(58)【調査した分野】(Int.Cl.,DB名)
【発明を実施するための形態】
【0016】
以下、本発明の実施形態を
図1〜
図4に基づいて詳細に説明する。
図1及び
図2に示すように、プラズマ溶解装置を構成するルツボ11は、同一形状を有する一対のルツボ11a、11bにより形成されている。一対のルツボ11a、11bは、連結体12により180度対向する位置に連結され、連結体12の中央に回転軸13を有する移動機構としての回転機構14によりルツボ11が溶解位置M(
図1の右側位置)と非溶解位置N(
図1の左側位置)とを取り得るように水平面内で回転可能に構成されている。前記回転機構14は、電源15からリード線16が接続された図示しないモータ等の駆動源により、前記回転軸13を回転させるようになっている。
【0017】
図3に示すように、被溶解物19又は溶湯17が収容されるルツボ11は有底筒状に形成されるとともに、その周壁18の下部は断面円弧状(断面半円状)に形成され、ルツボ11の周壁18内面がプラズマ28の照射位置である溶湯17表面の中心位置から同心円上に形成されている。

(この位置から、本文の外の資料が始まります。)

## src/hdl/dpse_pkg.sv

```systemverilog
// ----------------------------------------------------------------------------
// Delta patch stream encoder package
// Shared constants, configuration record and the token format that the front
// end hands to the byte serialiser.
// ----------------------------------------------------------------------------
package dpse_pkg;

   localparam int unsigned EQUAL_HOLD_DEPTH_DEF = 4;
   localparam int unsigned QUEUE_DEPTH          = 4;

   localparam logic [2:0] MODE_FLUSH = 3'd0;
   localparam logic [2:0] MODE_MOD   = 3'd1;
   localparam logic [2:0] MODE_INS   = 3'd2;
   localparam logic [2:0] MODE_DEL   = 3'd3;
   localparam logic [2:0] MODE_BKT   = 3'd4;
   localparam logic [2:0] MODE_EQL   = 3'd5;

   localparam int unsigned CSR_INDEX_W = 3;
   localparam logic [CSR_INDEX_W-1:0] CSR_ESC = 3'd0;
   localparam logic [CSR_INDEX_W-1:0] CSR_MOD = 3'd1;
   localparam logic [CSR_INDEX_W-1:0] CSR_INS = 3'd2;
   localparam logic [CSR_INDEX_W-1:0] CSR_DEL = 3'd3;
   localparam logic [CSR_INDEX_W-1:0] CSR_EQL = 3'd4;
   localparam logic [CSR_INDEX_W-1:0] CSR_BKT = 3'd5;

   localparam logic [7:0] ESC_CODE_RST = 8'd167;
   localparam logic [7:0] MOD_CODE_RST = 8'd166;
   localparam logic [7:0] INS_CODE_RST = 8'd165;
   localparam logic [7:0] DEL_CODE_RST = 8'd164;
   localparam logic [7:0] EQL_CODE_RST = 8'd163;
   localparam logic [7:0] BKT_CODE_RST = 8'd162;

   localparam logic [31:0] LEN_ONE_MAX   = 32'd252;
   localparam logic [31:0] LEN_TWO_MAX   = 32'd508;
   localparam logic [31:0] LEN_THREE_MAX = 32'h0000_ffff;
   localparam logic [31:0] LEN_TWO_BASE  = 32'd253;
   localparam logic [7:0]  LEN_PFX_TWO   = 8'd252;
   localparam logic [7:0]  LEN_PFX_THREE = 8'd253;
   localparam logic [7:0]  LEN_PFX_FIVE  = 8'd254;

   localparam logic [31:0] RUN_MAX = 32'hffff_ffff;

   typedef struct packed {
      logic [7:0] esc_code;
      logic [7:0] mod_code;
      logic [7:0] ins_code;
      logic [7:0] del_code;
      logic [7:0] eql_code;
      logic [7:0] bkt_code;
   } cfg_type;

   typedef enum logic [1:0] {
      TOK_OPC,
      TOK_DATA,
      TOK_LEN
   } tok_kind_type;

   typedef struct packed {
      tok_kind_type kind;
      logic         open;
      logic [31:0]  value;
      logic         last;
   } token_type;

endpackage

```

## src/hdl/delta_patch_stream_encoder_core.sv

```systemverilog
// ----------------------------------------------------------------------------
// Delta patch stream encoder core
// Turns a stream of edit operations into an escaped binary patch byte stream.
// ----------------------------------------------------------------------------
// The front end takes one edit operation per cycle as long as the operation
// produces at most one token and the token queue can take it; an operation
// that flushes an equal run or opens an opcode holds the front end while it
// pushes its tokens, up to the larger of four and EQUAL_HOLD_DEPTH + 2
// tokens. The back end emits at most one patch byte per cycle and holds while
// the output stalls, so sustained throughput is at most one output byte per
// cycle, set by the single byte lane of the serialiser. A four-entry token
// queue separates the two. The final byte of a transaction passes from the
// queue through the back end's hold register into the output register.
// Configuration writes take effect at once and are meant for idle periods.
module delta_patch_stream_encoder_core #(
   parameter int unsigned EQUAL_HOLD_DEPTH = dpse_pkg::EQUAL_HOLD_DEPTH_DEF
) (
   input  logic                               clock,
   input  logic                               reset,
   input  logic                               req_valid,
   output logic                               req_stall,
   input  logic [2:0]                         req_mode,
   input  logic [31:0]                        req_length,
   input  logic [7:0]                         req_org_byte,
   input  logic [7:0]                         req_new_byte,
   output logic                               rsp_valid,
   input  logic                               rsp_stall,
   output logic [7:0]                         rsp_out_byte,
   output logic                               rsp_last,
   input  logic                               csr_wr_en,
   input  logic [dpse_pkg::CSR_INDEX_W-1:0]   csr_index,
   input  logic [7:0]                         csr_wdata
);
   import dpse_pkg::*;

   cfg_type   cfg_ff;
   logic      push;
   token_type push_token;
   logic      queue_full;
   logic      pop;
   logic      head_valid;
   token_type head_token;

   always_ff @(posedge clock) begin
      if (reset) begin
         cfg_ff.esc_code <= ESC_CODE_RST;
         cfg_ff.mod_code <= MOD_CODE_RST;
         cfg_ff.ins_code <= INS_CODE_RST;
         cfg_ff.del_code <= DEL_CODE_RST;
         cfg_ff.eql_code <= EQL_CODE_RST;
         cfg_ff.bkt_code <= BKT_CODE_RST;
      end else if (csr_wr_en) begin
         unique case (csr_index)
            CSR_ESC: cfg_ff.esc_code <= csr_wdata;
            CSR_MOD: cfg_ff.mod_code <= csr_wdata;
            CSR_INS: cfg_ff.ins_code <= csr_wdata;
            CSR_DEL: cfg_ff.del_code <= csr_wdata;
            CSR_EQL: cfg_ff.eql_code <= csr_wdata;
            CSR_BKT: cfg_ff.bkt_code <= csr_wdata;
            default: begin
            end
         endcase
      end
   end

   dpse_front #(
      .EQUAL_HOLD_DEPTH (EQUAL_HOLD_DEPTH)
   ) u_front (
      .clock        (clock),
      .reset        (reset),
      .req_valid    (req_valid),
      .req_stall    (req_stall),
      .req_mode     (req_mode),
      .req_length   (req_length),
      .req_org_byte (req_org_byte),
      .req_new_byte (req_new_byte),
      .cfg          (cfg_ff),
      .queue_full   (queue_full),
      .push         (push),
      .push_token   (push_token)
   );

   dpse_queue u_queue (
      .clock      (clock),
      .reset      (reset),
      .push       (push),
      .push_token (push_token),
      .full       (queue_full),
      .pop        (pop),
      .head_valid (head_valid),
      .head_token (head_token)
   );

   dpse_back u_back (
      .clock        (clock),
      .reset        (reset),
      .cfg          (cfg_ff),
      .tok_valid    (head_valid),
      .tok          (head_token),
      .pop          (pop),
      .rsp_valid    (rsp_valid),
      .rsp_stall    (rsp_stall),
      .rsp_out_byte (rsp_out_byte),
      .rsp_last     (rsp_last)
   );

endmodule

```

## src/hdl/dpse_front.sv

```systemverilog
// ----------------------------------------------------------------------------
// Delta patch stream encoder front end
// Accepts edit operations, tracks the open opcode and the equal run, and turns
// each into a short list of tokens, one per cycle while the queue has room.
// ----------------------------------------------------------------------------
module dpse_front #(
   parameter int unsigned EQUAL_HOLD_DEPTH = dpse_pkg::EQUAL_HOLD_DEPTH_DEF
) (
   input  logic                clock,
   input  logic                reset,
   input  logic                req_valid,
   output logic                req_stall,
   input  logic [2:0]          req_mode,
   input  logic [31:0]         req_length,
   input  logic [7:0]          req_org_byte,
   input  logic [7:0]          req_new_byte,
   input  dpse_pkg::cfg_type   cfg,
   input  logic                queue_full,
   output logic                push,
   output dpse_pkg::token_type push_token
);
   import dpse_pkg::*;

   localparam int unsigned NSLOT = EQUAL_HOLD_DEPTH + 3;
   localparam int unsigned SLOTW = $clog2(NSLOT);
   localparam int unsigned IDXW  = (EQUAL_HOLD_DEPTH > 1) ? $clog2(EQUAL_HOLD_DEPTH) : 1;
   localparam logic [SLOTW-1:0] SLOT_PRE_OPC   = '0;
   localparam logic [SLOTW-1:0] SLOT_MAIN_OPC  = SLOTW'(EQUAL_HOLD_DEPTH + 1);
   localparam logic [SLOTW-1:0] SLOT_MAIN_BODY = SLOTW'(EQUAL_HOLD_DEPTH + 2);

   logic              item_valid_ff;
   logic [2:0]        mode_ff;
   logic [31:0]       length_ff;
   logic [7:0]        org_ff;
   logic [7:0]        new_ff;
   logic [NSLOT-1:0]  done_ff;
   logic [2:0]        cur_op_ff;
   logic [31:0]       run_ff;
   logic [7:0]        hold_ff [EQUAL_HOLD_DEPTH];

   logic              mode_ok;
   logic              is_eql;
   logic              is_data_op;
   logic              is_len_op;
   logic              main_active;
   logic              pre_any;
   logic              pre_eql;
   logic              pre_merge;
   logic [2:0]        cur_after;
   logic [NSLOT-1:0]  en;
   logic [NSLOT-1:0]  remaining;
   logic              single;
   logic [SLOTW-1:0]  sel;
   logic [7:0]        hold_val;
   logic [7:0]        main_code;
   logic              finish;
   logic              accept;
   logic [NSLOT-1:0]  done_in;

   always_comb begin
      mode_ok     = (mode_ff <= MODE_EQL);
      is_eql      = (mode_ff == MODE_EQL);
      is_data_op  = (mode_ff == MODE_MOD) || (mode_ff == MODE_INS);
      is_len_op   = (mode_ff == MODE_DEL) || (mode_ff == MODE_BKT);
      main_active = mode_ok && !is_eql;
      pre_any     = main_active && (run_ff != 32'd0);
      pre_eql     = pre_any && ((run_ff > 32'(EQUAL_HOLD_DEPTH)) ||
                    ((cur_op_ff != MODE_MOD) && (mode_ff != MODE_MOD)));
      pre_merge   = pre_any && !pre_eql;
      if (pre_eql) begin
         cur_after = MODE_EQL;
      end else if (pre_merge) begin
         cur_after = MODE_MOD;
      end else begin
         cur_after = cur_op_ff;
      end

      en = '0;
      en[SLOT_PRE_OPC] = pre_eql || (pre_merge && (cur_op_ff != MODE_MOD));
      for (int k = 0; k < EQUAL_HOLD_DEPTH; k++) begin
         en[k + 1] = ((k == 0) && pre_eql) || (pre_merge && (run_ff > 32'(k)));
      end
      en[SLOT_MAIN_OPC]  = (mode_ff == MODE_FLUSH) || is_len_op ||
                           (is_data_op && (cur_after != mode_ff));
      en[SLOT_MAIN_BODY] = is_data_op || is_len_op;

      remaining = item_valid_ff ? (en & ~done_ff) : '0;
      single    = (remaining != '0) && ((remaining & (remaining - 1'b1)) == '0);

      sel = '0;
      for (int i = NSLOT - 1; i >= 0; i--) begin
         if (remaining[i]) begin
            sel = SLOTW'(i);
         end
      end

      hold_val = '0;
      for (int k = 0; k < EQUAL_HOLD_DEPTH; k++) begin
         if (sel == SLOTW'(k + 1)) begin
            hold_val = hold_ff[k];
         end
      end

      case (mode_ff)
         MODE_MOD: main_code = cfg.mod_code;
         MODE_INS: main_code = cfg.ins_code;
         MODE_DEL: main_code = cfg.del_code;
         MODE_BKT: main_code = cfg.bkt_code;
         default:  main_code = '0;
      endcase

      push_token      = '0;
      push_token.last = single;
      if (sel == SLOT_PRE_OPC) begin
         push_token.kind  = TOK_OPC;
         push_token.open  = 1'b1;
         push_token.value = {24'd0, pre_eql ? cfg.eql_code : cfg.mod_code};
      end else if (sel == SLOT_MAIN_OPC) begin
         push_token.kind  = TOK_OPC;
         push_token.open  = (mode_ff != MODE_FLUSH);
         push_token.value = {24'd0, main_code};
      end else if (sel == SLOT_MAIN_BODY) begin
         if (is_data_op) begin
            push_token.kind  = TOK_DATA;
            push_token.value = {24'd0, new_ff};
         end else begin
            push_token.kind  = TOK_LEN;
            push_token.value = length_ff;
         end
      end else if (pre_eql) begin
         push_token.kind  = TOK_LEN;
         push_token.value = run_ff;
      end else begin
         push_token.kind  = TOK_DATA;
         push_token.value = {24'd0, hold_val};
      end

      push      = (remaining != '0) && !queue_full;
      finish    = item_valid_ff && ((remaining == '0) || (single && !queue_full));
      req_stall = item_valid_ff && !finish;
      accept    = req_valid && !req_stall;

      done_in = done_ff;
      if (finish || accept) begin
         done_in = '0;
      end else if (push) begin
         done_in = done_ff | (NSLOT'(1) << sel);
      end
   end

   always_ff @(posedge clock) begin
      if (reset) begin
         item_valid_ff <= 1'b0;
         done_ff       <= '0;
         cur_op_ff     <= MODE_FLUSH;
         run_ff        <= '0;
      end else begin
         done_ff <= done_in;
         if (accept) begin
            item_valid_ff <= 1'b1;
         end else if (finish) begin
            item_valid_ff <= 1'b0;
         end
         if (finish) begin
            if (is_eql) begin
               if (run_ff != RUN_MAX) begin
                  run_ff <= run_ff + 32'd1;
               end
            end else if (mode_ok) begin
               run_ff    <= '0;
               cur_op_ff <= mode_ff;
            end
         end
      end
   end

   always_ff @(posedge clock) begin
      if (accept) begin
         mode_ff   <= req_mode;
         length_ff <= req_length;
         org_ff    <= req_org_byte;
         new_ff    <= req_new_byte;
      end
      if (finish && is_eql && (run_ff < 32'(EQUAL_HOLD_DEPTH))) begin
         hold_ff[run_ff[IDXW-1:0]] <= org_ff;
      end
   end

endmodule

```

## src/hdl/dpse_queue.sv

```systemverilog
// ----------------------------------------------------------------------------
// Delta patch stream encoder token queue
// A small first-in first-out buffer that decouples the front end from the
// byte serialiser.
// ----------------------------------------------------------------------------
module dpse_queue (
   input  logic                clock,
   input  logic                reset,
   input  logic                push,
   input  dpse_pkg::token_type push_token,
   output logic                full,
   input  logic                pop,
   output logic                head_valid,
   output dpse_pkg::token_type head_token
);
   import dpse_pkg::*;

   localparam int unsigned PTRW = $clog2(QUEUE_DEPTH);

   token_type         store_ff [QUEUE_DEPTH];
   logic [PTRW-1:0]   wr_ptr_ff;
   logic [PTRW-1:0]   rd_ptr_ff;
   logic [PTRW:0]     count_ff;

   assign full       = (count_ff == (PTRW + 1)'(QUEUE_DEPTH));
   assign head_valid = (count_ff != '0);
   assign head_token = store_ff[rd_ptr_ff];

   always_ff @(posedge clock) begin
      if (reset) begin
         wr_ptr_ff <= '0;
         rd_ptr_ff <= '0;
         count_ff  <= '0;
      end else begin
         if (push) begin
            wr_ptr_ff <= wr_ptr_ff + 1'b1;
         end
         if (pop) begin
            rd_ptr_ff <= rd_ptr_ff + 1'b1;
         end
         if (push && !pop) begin
            count_ff <= count_ff + 1'b1;
         end else if (pop && !push) begin
            count_ff <= count_ff - 1'b1;
         end
      end
   end

   always_ff @(posedge clock) begin
      if (push) begin
         store_ff[wr_ptr_ff] <= push_token;
      end
   end

endmodule

```

## src/hdl/dpse_back.sv

```systemverilog
// ----------------------------------------------------------------------------
// Delta patch stream encoder back end
// Expands tokens into patch bytes, applies the escape rules and holds the
// latest byte back until it is known whether it closes its transaction.
// ----------------------------------------------------------------------------
module dpse_back (
   input  logic                clock,
   input  logic                reset,
   input  dpse_pkg::cfg_type   cfg,
   input  logic                tok_valid,
   input  dpse_pkg::token_type tok,
   output logic                pop,
   output logic                rsp_valid,
   input  logic                rsp_stall,
   output logic [7:0]          rsp_out_byte,
   output logic                rsp_last
);
   import dpse_pkg::*;

   logic [2:0]  idx_ff;
   logic        pend_ff;
   logic        hold_valid_ff;
   logic [7:0]  hold_byte_ff;
   logic        hold_final_ff;
   logic        rsp_valid_ff;
   logic [7:0]  rsp_byte_ff;
   logic        rsp_last_ff;

   logic [7:0]  lst [5];
   logic [2:0]  cnt;
   logic [2:0]  cnt_m1;
   logic        pend_next;
   logic [7:0]  dval;
   logic        in_range;
   logic [1:0]  n_esc;
   logic        tail;
   logic [31:0] len;
   logic [31:0] len_off;
   logic        out_free;
   logic        back_go;
   logic        step;
   logic        produce;
   logic        tok_done;
   logic        end_step;
   logic        hold_out;
   logic        out_last;

   always_comb begin
      dval      = tok.value[7:0];
      in_range  = (dval >= cfg.bkt_code) && (dval <= cfg.esc_code);
      len       = (tok.value == 32'd0) ? 32'd1 : tok.value;
      len_off   = len - LEN_TWO_BASE;
      n_esc     = '0;
      tail      = 1'b0;
      cnt       = '0;
      cnt_m1    = '0;
      pend_next = pend_ff;
      for (int i = 0; i < 5; i++) begin
         lst[i] = cfg.esc_code;
      end

      case (tok.kind)
         TOK_OPC: begin
            cnt       = {1'b0, pend_ff, 1'b0} + {1'b0, tok.open, 1'b0};
            cnt_m1    = cnt - 3'd1;
            pend_next = 1'b0;
            for (int i = 0; i < 5; i++) begin
               if (tok.open && (3'(i) == cnt_m1)) begin
                  lst[i] = dval;
               end
            end
         end
         TOK_DATA: begin
            n_esc     = pend_ff ? (in_range ? 2'd2 : 2'd1) : 2'd0;
            tail      = (dval != cfg.esc_code);
            cnt       = {1'b0, n_esc} + {2'd0, tail};
            pend_next = !tail;
            for (int i = 0; i < 5; i++) begin
               if (3'(i) >= {1'b0, n_esc}) begin
                  lst[i] = dval;
               end
            end
         end
         TOK_LEN: begin
            if (len <= LEN_ONE_MAX) begin
               cnt    = 3'd1;
               lst[0] = len[7:0] - 8'd1;
            end else if (len <= LEN_TWO_MAX) begin
               cnt    = 3'd2;
               lst[0] = LEN_PFX_TWO;
               lst[1] = len_off[7:0];
            end else if (len <= LEN_THREE_MAX) begin
               cnt    = 3'd3;
               lst[0] = LEN_PFX_THREE;
               lst[1] = len[15:8];
               lst[2] = len[7:0];
            end else begin
               cnt    = 3'd5;
               lst[0] = LEN_PFX_FIVE;
               lst[1] = len[31:24];
               lst[2] = len[23:16];
               lst[3] = len[15:8];
               lst[4] = len[7:0];
            end
         end
         default: begin
            cnt = '0;
         end
      endcase

      out_free = !rsp_valid_ff || !rsp_stall;
      back_go  = !hold_valid_ff || out_free;
      step     = tok_valid && back_go;
      produce  = step && (cnt != 3'd0);
      tok_done = step && ((cnt == 3'd0) || (idx_ff == (cnt - 3'd1)));
      end_step = tok_done && tok.last;
      hold_out = back_go && hold_valid_ff && (produce || end_step || hold_final_ff);
      out_last = hold_final_ff || (end_step && !produce);
      pop      = tok_done;
   end

   always_ff @(posedge clock) begin
      if (reset) begin
         idx_ff        <= '0;
         pend_ff       <= 1'b0;
         hold_valid_ff <= 1'b0;
         hold_final_ff <= 1'b0;
         rsp_valid_ff  <= 1'b0;
      end else begin
         if (tok_done) begin
            idx_ff  <= '0;
            pend_ff <= pend_next;
         end else if (produce) begin
            idx_ff <= idx_ff + 3'd1;
         end
         if (produce) begin
            hold_valid_ff <= 1'b1;
            hold_final_ff <= end_step;
         end else if (hold_out) begin
            hold_valid_ff <= 1'b0;
            hold_final_ff <= 1'b0;
         end
         if (hold_out) begin
            rsp_valid_ff <= 1'b1;
         end else if (!rsp_stall) begin
            rsp_valid_ff <= 1'b0;
         end
      end
   end

   always_ff @(posedge clock) begin
      if (produce) begin
         hold_byte_ff <= lst[idx_ff];
      end
      if (hold_out) begin
         rsp_byte_ff <= hold_byte_ff;
         rsp_last_ff <= out_last;
      end
   end

   assign rsp_valid    = rsp_valid_ff;
   assign rsp_out_byte = rsp_byte_ff;
   assign rsp_last     = rsp_last_ff;

endmodule

```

このような構成により、ルツボ11内の被溶解物19に均等にプラズマ28が照射され、溶湯17の均等な温度上昇を図るようになっている。
【0018】
前記被溶解物19としては、アルミニウム、チタン、銅、亜鉛等の金属が用いられるが、工具鋼等の特殊鋼、ニッケルコバルト鋼等の超合金、酸化アルミニウム等の高融点金属等も用いられる。被溶解物19の使用量は少量であることが望ましく、本実施形態では例えば0.1〜3kgが好ましく、0.2〜2kgがさらに好ましい。被溶解物19の使用量が0.1kgより少量の場合には、被溶解物19が過少であり、プラズマ溶解装置による被溶解物19の溶解効率が悪くなって好ましくない。その一方、被溶解物19の使用量が3kgより多量の場合には、被溶解物19の溶解に必要なエネルギーを抑え、プラズマ電力量の抑制を図ることが難しくなる。
【0019】
図1に示すように、前記溶解位置Mにおけるルツボ11の上方にはプラズマトーチ20が上下動可能に配置され、そのプラズマトーチ20には電源15から電力供給用の接続線21が接続されるとともに、アルゴンガスボンベ22からアルゴンガス管23が接続されている。また、プラズマトーチ20の上部には、クーリングタワー24からポンプ25を介して冷却管26が接続され、プラズマトーチ20の上部を冷却するようになっている。なお、クーリングタワー24に代えて、チラー(冷凍機)等を用いることもできる。
【0020】
そして、溶解位置Mにおいて、プラズマトーチ20の下端部の照射口27からルツボ11内の被溶解物19に向けてプラズマ28を照射して、ルツボ11内の被溶解物19を溶解して溶湯17を形成できるように構成されている。なお、プラズマトーチ20の下部には、ルツボ11の開口部を覆うようにフード29が配置され、上方へのプラズマ28の拡散と放熱及びプラズマ光を遮蔽するようになっている。また、ルツボ11の周壁18の下部には熱電対30が取付けられ、ルツボ11の温度を測定できるようになっている。
【0021】
前記非溶解位置Nにおけるルツボ11には、被溶解物19としての金属が計量されて載置された受け皿31から、金属がルツボ11内に投入されるように構成されている。また、ルツボ11の下方位置には溶湯17の排出部32が設けられ、ルツボ11の底部に設けられた排出孔33を介して、ルツボ11内の溶湯17を排出部32に導くように構成されている。なお、排出部32には図示しないコックが設けられ、そのコックを開くことによりルツボ11内の溶湯17を排出孔33から排出部32に導くようになっている。
【0022】
前記排出部32の開口の側方位置には断面U字状に構成された溶湯受け34が配設され、排出部32に流出した溶湯17を受け取るように構成されている。この溶湯受け34は回動軸35により回動可能に構成され、溶湯受け34を回動させて受け取った溶湯17をダイカストマシーン等の溶湯17を必要とする装置に注湯できるようになっている。
【0023】
なお、前記非溶解位置Nにおいては、ルツボ11内の溶湯17中に含まれる金属酸化物の不純物の除去等を行う図示しない機構等が設けられている。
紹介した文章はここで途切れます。